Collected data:
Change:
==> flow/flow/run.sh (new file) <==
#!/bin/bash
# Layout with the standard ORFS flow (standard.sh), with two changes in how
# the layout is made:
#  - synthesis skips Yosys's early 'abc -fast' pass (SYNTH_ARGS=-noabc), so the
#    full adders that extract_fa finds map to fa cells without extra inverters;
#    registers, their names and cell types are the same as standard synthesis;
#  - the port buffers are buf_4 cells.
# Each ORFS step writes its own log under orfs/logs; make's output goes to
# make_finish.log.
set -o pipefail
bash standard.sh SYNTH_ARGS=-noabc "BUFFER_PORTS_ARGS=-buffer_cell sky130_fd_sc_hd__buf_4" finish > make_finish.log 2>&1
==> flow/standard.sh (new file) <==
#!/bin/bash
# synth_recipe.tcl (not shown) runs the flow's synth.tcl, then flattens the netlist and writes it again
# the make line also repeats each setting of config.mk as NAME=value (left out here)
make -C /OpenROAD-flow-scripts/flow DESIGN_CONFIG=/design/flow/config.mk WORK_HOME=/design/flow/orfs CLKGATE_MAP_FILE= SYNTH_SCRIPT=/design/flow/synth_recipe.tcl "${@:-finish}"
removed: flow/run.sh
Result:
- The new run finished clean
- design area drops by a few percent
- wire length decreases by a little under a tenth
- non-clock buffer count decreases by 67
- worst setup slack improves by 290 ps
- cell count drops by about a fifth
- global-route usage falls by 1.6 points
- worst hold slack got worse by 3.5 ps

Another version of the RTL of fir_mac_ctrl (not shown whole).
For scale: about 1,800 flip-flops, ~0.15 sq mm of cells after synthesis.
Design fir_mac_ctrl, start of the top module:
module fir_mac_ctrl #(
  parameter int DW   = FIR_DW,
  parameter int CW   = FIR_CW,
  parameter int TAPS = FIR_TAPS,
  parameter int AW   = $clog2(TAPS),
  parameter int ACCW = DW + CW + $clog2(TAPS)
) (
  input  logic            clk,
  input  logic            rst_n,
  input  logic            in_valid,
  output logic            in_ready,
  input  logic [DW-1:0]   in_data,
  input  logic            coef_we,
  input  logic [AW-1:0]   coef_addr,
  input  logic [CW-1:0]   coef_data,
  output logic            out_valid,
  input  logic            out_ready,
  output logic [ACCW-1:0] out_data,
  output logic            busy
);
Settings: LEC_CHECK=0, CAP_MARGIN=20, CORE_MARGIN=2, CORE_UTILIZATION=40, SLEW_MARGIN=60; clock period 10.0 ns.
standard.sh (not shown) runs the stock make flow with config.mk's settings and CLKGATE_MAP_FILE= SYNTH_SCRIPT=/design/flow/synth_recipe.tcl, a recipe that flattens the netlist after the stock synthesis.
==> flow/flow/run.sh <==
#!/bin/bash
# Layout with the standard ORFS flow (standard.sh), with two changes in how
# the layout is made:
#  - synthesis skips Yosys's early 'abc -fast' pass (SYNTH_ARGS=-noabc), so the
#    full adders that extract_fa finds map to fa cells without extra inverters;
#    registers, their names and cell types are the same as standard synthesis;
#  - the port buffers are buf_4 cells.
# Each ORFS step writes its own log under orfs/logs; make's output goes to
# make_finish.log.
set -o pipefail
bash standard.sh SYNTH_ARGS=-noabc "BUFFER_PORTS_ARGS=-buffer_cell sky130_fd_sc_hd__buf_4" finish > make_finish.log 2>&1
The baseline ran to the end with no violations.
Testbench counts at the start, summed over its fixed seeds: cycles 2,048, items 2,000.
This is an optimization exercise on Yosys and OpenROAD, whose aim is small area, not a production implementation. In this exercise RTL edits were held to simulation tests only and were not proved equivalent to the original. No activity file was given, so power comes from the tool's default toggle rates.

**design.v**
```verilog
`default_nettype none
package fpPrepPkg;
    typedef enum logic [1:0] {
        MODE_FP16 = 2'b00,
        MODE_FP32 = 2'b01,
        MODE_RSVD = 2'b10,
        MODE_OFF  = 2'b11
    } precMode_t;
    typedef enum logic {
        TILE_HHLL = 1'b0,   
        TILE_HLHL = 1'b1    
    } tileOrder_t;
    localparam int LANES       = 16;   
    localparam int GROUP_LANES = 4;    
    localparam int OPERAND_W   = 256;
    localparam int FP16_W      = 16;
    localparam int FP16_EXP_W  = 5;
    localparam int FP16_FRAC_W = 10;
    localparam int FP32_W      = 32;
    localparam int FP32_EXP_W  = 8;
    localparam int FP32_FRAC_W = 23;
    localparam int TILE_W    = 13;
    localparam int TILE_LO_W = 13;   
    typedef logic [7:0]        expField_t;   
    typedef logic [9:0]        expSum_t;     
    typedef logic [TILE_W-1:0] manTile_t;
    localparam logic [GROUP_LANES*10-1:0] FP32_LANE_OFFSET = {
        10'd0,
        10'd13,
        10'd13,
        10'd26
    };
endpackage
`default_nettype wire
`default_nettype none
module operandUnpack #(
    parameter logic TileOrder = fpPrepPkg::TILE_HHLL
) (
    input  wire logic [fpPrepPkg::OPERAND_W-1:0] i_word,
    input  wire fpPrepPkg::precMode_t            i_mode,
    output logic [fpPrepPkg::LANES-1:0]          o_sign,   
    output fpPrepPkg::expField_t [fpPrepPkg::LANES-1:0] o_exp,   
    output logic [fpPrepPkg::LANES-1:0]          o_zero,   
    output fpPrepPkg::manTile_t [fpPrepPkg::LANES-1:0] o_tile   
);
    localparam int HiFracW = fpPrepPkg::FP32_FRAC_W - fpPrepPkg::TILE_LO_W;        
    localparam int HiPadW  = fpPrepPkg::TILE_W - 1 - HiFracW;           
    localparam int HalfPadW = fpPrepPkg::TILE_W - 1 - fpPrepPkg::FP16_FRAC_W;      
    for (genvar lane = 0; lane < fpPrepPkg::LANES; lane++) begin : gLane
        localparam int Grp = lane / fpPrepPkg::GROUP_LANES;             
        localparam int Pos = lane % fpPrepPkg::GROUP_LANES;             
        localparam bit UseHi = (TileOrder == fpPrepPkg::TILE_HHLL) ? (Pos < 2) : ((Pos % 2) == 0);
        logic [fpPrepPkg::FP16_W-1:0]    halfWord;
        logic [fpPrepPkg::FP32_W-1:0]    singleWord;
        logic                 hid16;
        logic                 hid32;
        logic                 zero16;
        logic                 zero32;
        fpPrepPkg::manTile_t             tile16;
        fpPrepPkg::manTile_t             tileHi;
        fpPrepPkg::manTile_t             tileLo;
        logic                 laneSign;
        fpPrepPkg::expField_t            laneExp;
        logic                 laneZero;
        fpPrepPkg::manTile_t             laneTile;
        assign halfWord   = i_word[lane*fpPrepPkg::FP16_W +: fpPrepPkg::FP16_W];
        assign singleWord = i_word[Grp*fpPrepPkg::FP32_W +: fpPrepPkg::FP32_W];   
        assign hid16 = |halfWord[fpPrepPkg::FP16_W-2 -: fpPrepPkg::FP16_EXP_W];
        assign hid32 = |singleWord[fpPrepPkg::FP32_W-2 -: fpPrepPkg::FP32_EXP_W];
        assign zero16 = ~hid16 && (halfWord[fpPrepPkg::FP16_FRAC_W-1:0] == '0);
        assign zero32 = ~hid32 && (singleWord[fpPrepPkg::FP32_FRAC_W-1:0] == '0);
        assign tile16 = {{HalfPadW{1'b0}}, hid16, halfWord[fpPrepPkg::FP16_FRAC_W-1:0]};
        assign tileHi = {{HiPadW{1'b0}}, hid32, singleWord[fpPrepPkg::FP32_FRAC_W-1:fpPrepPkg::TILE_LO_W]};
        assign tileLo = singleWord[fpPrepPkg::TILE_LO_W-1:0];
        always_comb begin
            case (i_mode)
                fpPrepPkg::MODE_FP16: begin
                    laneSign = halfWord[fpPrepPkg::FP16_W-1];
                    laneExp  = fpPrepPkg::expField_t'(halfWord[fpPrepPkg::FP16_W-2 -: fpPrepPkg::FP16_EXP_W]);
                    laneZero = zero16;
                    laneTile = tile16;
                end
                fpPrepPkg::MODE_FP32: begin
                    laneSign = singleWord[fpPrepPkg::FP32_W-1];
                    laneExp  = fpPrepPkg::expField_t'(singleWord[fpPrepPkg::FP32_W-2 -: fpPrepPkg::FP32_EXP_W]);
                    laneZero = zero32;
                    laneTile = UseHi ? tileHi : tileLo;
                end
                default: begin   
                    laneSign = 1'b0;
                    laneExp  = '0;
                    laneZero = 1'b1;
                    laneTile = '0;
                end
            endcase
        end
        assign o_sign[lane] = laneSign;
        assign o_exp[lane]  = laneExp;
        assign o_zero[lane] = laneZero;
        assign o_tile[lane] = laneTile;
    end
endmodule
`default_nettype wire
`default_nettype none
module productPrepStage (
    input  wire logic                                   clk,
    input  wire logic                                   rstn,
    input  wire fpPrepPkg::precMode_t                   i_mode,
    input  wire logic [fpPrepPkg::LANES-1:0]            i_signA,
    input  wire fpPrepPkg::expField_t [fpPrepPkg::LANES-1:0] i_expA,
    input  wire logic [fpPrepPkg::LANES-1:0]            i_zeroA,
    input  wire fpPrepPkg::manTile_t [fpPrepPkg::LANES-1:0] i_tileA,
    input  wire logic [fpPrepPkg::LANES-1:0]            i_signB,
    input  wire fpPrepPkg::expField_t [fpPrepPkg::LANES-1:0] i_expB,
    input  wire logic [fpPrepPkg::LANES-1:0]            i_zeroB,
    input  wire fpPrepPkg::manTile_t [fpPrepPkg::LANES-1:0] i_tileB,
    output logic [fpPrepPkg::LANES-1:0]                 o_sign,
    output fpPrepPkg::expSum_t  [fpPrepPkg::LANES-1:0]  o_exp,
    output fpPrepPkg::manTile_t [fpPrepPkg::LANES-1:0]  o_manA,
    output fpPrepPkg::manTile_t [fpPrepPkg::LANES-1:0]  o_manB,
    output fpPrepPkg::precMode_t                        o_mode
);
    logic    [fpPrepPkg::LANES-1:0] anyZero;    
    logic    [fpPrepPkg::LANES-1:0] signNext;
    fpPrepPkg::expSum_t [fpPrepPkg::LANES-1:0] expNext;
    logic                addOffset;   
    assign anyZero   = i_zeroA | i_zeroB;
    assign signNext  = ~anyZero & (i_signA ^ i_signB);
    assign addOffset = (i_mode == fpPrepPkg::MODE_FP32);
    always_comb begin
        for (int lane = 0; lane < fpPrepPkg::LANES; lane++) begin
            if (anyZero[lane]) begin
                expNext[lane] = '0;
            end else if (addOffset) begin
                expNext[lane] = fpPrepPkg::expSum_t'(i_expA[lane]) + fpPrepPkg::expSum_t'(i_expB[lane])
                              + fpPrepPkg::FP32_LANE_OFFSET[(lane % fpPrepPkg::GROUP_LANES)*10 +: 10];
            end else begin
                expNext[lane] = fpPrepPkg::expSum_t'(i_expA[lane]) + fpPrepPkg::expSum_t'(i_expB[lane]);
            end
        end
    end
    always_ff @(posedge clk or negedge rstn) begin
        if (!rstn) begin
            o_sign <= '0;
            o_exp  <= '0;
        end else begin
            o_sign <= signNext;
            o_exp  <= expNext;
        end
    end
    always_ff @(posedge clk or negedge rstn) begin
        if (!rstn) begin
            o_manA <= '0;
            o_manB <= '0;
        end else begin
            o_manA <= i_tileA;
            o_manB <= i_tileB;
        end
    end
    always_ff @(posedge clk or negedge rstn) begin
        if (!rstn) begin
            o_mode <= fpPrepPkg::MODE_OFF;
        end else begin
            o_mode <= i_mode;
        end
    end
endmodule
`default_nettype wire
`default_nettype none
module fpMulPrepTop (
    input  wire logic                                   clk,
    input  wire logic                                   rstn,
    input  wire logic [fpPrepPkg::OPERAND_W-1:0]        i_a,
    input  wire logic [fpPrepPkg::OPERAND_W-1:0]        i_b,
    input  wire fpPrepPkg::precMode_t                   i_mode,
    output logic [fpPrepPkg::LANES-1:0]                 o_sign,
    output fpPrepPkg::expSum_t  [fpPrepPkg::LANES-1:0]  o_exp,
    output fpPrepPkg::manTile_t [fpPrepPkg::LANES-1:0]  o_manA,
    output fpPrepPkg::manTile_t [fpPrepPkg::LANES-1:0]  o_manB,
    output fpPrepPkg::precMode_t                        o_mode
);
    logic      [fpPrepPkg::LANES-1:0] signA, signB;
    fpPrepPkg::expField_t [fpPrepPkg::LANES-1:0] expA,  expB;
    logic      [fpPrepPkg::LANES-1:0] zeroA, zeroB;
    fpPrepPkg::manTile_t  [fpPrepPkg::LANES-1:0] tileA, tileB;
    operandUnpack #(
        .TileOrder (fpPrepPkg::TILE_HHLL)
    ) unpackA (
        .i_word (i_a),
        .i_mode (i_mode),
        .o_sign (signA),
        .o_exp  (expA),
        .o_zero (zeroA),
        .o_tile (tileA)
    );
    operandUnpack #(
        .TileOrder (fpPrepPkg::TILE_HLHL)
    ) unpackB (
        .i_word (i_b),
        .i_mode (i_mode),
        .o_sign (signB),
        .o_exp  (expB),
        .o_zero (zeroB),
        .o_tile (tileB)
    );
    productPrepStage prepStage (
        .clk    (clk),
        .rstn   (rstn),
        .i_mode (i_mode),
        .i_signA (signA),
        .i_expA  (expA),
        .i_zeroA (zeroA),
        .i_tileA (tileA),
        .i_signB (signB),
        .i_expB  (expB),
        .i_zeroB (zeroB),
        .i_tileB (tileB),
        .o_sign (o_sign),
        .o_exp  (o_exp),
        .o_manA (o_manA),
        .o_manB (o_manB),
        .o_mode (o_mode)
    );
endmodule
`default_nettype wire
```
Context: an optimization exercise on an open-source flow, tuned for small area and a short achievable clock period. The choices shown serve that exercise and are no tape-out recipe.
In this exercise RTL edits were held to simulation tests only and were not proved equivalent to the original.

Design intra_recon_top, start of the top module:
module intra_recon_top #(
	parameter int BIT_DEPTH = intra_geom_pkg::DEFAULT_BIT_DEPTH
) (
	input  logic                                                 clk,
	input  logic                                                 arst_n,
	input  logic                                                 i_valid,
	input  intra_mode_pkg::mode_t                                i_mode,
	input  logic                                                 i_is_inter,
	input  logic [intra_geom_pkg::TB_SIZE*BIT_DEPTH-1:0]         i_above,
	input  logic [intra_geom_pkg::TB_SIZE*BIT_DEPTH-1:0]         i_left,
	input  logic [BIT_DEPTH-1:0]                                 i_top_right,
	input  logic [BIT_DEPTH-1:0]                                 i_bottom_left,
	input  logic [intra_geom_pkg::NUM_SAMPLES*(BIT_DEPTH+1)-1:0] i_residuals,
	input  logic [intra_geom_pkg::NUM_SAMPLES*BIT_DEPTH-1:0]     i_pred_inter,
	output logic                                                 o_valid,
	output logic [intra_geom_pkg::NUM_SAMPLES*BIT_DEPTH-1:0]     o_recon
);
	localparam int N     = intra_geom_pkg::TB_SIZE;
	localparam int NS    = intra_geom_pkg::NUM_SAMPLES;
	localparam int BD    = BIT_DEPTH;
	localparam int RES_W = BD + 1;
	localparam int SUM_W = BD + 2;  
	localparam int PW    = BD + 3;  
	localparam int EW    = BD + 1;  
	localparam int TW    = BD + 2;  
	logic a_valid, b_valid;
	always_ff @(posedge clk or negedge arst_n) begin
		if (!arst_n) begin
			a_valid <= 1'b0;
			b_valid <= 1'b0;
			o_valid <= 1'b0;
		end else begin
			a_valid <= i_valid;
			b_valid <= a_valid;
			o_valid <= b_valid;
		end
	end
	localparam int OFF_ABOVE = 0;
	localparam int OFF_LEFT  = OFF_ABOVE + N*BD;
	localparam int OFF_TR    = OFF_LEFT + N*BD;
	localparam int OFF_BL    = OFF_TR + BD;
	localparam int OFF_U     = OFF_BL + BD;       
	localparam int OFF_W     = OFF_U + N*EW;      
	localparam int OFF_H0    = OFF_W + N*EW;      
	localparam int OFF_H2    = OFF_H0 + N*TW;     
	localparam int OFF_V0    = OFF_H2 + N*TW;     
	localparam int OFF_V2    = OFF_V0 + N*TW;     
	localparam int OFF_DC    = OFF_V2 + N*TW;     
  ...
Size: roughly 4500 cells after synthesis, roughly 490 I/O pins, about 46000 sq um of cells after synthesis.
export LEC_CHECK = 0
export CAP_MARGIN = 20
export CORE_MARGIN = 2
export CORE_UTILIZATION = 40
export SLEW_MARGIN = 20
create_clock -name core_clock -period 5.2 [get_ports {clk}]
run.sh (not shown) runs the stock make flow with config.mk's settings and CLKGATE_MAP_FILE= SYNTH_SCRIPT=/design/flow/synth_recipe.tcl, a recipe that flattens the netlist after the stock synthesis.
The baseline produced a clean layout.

● WHAT YOU ARE ASKED TO DO: Copy out every line of the entries where the string "TAPS" shows up.

● EXERCISE RESPONSE:
  parameter int TAPS = FIR_TAPS,
  parameter int AW   = $clog2(TAPS),
  parameter int ACCW = DW + CW + $clog2(TAPS)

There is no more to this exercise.